[Collected data]
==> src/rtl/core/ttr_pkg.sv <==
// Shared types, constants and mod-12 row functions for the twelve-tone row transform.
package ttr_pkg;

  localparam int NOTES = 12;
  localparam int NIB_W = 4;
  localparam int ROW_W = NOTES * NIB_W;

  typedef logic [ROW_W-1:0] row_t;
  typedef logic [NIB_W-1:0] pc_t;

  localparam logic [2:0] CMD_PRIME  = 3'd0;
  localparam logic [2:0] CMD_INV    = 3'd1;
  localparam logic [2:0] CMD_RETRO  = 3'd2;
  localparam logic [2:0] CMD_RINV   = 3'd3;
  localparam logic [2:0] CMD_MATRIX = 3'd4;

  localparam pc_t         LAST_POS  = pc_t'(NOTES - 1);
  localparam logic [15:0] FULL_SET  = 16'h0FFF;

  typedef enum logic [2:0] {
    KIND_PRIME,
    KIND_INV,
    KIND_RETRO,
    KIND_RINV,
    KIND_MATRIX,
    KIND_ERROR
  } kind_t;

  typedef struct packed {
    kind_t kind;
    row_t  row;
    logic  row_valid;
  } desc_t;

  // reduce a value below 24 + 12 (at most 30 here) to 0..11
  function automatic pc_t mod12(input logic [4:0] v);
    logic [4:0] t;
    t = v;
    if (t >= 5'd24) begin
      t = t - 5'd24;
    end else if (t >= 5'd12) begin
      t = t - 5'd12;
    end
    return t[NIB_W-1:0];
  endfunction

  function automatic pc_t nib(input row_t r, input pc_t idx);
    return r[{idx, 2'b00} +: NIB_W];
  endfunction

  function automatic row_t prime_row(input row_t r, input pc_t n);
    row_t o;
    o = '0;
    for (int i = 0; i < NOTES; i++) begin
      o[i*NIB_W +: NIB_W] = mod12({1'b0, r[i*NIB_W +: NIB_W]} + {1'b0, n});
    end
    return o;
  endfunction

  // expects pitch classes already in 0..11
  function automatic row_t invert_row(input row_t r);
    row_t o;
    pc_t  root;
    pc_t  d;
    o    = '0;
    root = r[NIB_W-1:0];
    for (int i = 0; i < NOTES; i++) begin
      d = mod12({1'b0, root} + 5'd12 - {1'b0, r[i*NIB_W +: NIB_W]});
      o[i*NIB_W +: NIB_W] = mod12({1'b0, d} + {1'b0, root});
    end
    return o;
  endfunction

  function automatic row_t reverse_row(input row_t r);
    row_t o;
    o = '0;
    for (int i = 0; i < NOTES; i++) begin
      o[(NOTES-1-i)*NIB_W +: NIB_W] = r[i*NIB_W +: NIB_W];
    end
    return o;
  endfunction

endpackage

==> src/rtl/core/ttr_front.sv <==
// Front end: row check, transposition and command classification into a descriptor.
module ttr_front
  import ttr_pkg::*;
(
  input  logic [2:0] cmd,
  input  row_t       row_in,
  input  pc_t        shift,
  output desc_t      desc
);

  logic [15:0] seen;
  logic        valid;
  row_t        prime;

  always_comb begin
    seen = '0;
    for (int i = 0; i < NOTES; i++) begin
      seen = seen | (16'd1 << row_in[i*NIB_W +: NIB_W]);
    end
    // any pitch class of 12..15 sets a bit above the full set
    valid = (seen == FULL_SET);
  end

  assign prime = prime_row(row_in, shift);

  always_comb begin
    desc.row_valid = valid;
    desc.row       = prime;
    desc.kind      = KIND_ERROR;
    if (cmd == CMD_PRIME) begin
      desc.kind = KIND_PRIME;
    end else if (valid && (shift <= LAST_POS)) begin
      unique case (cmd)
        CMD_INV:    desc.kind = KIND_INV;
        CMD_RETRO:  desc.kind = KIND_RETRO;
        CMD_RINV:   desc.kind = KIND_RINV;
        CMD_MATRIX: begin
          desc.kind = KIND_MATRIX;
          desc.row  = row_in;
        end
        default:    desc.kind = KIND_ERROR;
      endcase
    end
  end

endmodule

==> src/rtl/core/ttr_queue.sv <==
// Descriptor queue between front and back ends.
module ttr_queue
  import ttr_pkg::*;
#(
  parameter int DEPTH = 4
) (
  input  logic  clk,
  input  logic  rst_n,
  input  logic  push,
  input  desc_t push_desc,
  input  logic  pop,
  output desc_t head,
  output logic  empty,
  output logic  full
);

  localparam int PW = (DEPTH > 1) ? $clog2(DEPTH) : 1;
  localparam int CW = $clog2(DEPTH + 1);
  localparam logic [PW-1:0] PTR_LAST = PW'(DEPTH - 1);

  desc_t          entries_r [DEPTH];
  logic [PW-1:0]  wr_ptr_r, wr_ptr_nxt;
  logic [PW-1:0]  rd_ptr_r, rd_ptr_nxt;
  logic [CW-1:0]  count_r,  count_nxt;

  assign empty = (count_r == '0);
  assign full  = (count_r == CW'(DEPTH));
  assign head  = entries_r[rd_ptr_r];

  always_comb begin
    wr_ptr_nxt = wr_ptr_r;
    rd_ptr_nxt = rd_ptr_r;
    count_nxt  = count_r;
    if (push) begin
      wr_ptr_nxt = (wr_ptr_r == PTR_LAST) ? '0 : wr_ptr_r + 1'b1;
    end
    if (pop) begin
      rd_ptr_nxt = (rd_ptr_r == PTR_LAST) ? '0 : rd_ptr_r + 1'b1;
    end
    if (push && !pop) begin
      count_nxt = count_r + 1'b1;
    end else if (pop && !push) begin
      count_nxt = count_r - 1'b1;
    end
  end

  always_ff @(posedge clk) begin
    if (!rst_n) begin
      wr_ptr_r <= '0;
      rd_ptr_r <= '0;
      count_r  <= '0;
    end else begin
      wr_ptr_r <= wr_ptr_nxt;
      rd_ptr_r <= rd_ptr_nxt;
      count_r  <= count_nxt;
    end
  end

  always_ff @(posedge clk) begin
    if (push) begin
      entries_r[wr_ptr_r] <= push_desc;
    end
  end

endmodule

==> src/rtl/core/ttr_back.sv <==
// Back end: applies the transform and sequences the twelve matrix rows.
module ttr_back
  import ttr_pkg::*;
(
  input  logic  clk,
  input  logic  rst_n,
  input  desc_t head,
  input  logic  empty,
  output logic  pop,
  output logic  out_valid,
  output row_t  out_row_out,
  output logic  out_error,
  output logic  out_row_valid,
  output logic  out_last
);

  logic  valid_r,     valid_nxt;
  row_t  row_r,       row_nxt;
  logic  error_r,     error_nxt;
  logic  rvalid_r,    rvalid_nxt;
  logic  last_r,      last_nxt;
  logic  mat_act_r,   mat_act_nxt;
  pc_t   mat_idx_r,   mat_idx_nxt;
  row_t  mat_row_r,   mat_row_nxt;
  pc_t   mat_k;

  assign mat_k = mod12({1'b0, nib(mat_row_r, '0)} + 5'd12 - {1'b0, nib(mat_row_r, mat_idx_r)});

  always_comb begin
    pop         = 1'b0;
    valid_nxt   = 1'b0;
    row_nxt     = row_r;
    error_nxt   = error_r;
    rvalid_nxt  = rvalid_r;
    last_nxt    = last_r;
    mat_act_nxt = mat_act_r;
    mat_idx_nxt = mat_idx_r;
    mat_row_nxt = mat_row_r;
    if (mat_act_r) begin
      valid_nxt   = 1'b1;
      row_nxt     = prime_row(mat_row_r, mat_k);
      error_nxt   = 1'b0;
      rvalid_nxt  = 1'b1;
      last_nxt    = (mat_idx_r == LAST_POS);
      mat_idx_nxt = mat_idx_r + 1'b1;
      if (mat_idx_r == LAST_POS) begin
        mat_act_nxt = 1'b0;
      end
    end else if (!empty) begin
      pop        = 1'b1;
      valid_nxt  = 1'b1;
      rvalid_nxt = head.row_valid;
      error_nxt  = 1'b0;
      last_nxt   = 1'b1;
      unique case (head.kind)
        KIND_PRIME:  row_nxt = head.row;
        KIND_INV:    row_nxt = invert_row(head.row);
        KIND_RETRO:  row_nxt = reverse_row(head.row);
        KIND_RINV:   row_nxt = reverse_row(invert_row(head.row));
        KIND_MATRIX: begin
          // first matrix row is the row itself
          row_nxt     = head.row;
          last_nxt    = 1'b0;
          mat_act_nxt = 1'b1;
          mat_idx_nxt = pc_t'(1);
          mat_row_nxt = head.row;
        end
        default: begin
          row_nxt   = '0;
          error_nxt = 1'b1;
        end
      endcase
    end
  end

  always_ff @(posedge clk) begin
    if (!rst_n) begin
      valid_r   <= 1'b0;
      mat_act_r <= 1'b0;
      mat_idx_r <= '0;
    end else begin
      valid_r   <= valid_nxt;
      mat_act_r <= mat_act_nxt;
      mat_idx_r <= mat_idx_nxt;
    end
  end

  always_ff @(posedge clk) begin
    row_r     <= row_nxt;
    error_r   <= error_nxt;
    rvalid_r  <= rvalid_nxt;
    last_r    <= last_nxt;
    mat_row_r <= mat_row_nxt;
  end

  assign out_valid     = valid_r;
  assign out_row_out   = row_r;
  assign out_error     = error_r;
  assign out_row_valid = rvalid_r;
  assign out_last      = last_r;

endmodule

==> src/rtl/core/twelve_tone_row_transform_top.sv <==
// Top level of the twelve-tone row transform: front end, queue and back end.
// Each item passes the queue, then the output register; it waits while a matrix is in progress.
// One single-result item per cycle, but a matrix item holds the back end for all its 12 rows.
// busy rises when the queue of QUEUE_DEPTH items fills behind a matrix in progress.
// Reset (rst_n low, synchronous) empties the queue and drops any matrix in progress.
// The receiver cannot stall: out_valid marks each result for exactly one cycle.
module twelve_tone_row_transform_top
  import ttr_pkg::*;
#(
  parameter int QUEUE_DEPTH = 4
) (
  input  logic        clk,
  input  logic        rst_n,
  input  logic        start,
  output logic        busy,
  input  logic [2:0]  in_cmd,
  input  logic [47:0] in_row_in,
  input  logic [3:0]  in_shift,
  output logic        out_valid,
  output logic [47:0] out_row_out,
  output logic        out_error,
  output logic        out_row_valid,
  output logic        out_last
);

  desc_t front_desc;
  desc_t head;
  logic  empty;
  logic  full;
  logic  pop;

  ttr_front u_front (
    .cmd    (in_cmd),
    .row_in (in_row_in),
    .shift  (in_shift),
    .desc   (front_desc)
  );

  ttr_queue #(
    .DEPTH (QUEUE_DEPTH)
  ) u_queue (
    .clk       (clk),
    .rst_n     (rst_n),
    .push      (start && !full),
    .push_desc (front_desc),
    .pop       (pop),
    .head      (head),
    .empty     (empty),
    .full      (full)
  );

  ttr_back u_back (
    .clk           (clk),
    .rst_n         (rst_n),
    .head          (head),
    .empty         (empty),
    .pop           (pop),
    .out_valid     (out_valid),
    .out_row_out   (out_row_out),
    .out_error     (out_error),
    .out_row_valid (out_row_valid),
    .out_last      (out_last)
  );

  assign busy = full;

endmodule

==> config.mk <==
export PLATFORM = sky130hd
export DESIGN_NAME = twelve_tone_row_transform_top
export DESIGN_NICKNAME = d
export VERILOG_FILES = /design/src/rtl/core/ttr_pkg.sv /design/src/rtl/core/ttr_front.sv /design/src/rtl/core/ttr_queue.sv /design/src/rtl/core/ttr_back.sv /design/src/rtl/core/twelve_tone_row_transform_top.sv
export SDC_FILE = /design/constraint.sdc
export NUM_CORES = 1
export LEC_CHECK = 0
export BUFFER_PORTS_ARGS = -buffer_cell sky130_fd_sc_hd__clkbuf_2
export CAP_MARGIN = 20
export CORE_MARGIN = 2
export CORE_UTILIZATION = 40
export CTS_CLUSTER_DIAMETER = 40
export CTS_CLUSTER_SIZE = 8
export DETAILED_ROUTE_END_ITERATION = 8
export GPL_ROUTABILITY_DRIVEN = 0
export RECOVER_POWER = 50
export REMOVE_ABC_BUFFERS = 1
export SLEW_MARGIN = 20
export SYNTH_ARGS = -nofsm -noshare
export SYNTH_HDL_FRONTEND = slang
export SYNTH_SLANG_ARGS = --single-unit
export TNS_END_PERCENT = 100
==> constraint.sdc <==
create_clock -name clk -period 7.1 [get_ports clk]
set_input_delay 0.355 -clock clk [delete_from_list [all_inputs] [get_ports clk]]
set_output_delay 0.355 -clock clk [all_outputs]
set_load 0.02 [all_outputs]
---
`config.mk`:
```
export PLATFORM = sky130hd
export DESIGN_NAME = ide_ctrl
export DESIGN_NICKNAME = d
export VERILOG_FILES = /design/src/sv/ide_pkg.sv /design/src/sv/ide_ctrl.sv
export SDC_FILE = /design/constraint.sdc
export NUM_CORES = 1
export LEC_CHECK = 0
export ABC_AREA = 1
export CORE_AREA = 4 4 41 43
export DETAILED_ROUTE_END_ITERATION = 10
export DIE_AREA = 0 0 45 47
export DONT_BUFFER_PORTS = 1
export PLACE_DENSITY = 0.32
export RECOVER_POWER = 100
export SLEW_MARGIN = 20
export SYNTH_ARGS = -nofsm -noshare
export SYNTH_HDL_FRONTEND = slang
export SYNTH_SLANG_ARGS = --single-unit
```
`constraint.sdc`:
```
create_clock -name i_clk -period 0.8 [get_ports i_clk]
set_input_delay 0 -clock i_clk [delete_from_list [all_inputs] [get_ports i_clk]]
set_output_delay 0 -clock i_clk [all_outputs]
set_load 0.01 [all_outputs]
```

PROMPT
Working from the records above, write out verbatim only the lines from the line containing "the full set" through the line containing "desc.kind = KIND_MATRIX;".

TASK RESULT
    // any pitch class of 12..15 sets a bit above the full set
    valid = (seen == FULL_SET);
  end

  assign prime = prime_row(row_in, shift);

  always_comb begin
    desc.row_valid = valid;
    desc.row       = prime;
    desc.kind      = KIND_ERROR;
    if (cmd == CMD_PRIME) begin
      desc.kind = KIND_PRIME;
    end else if (valid && (shift <= LAST_POS)) begin
      unique case (cmd)
        CMD_INV:    desc.kind = KIND_INV;
        CMD_RETRO:  desc.kind = KIND_RETRO;
        CMD_RINV:   desc.kind = KIND_RINV;
        CMD_MATRIX: begin
          desc.kind = KIND_MATRIX;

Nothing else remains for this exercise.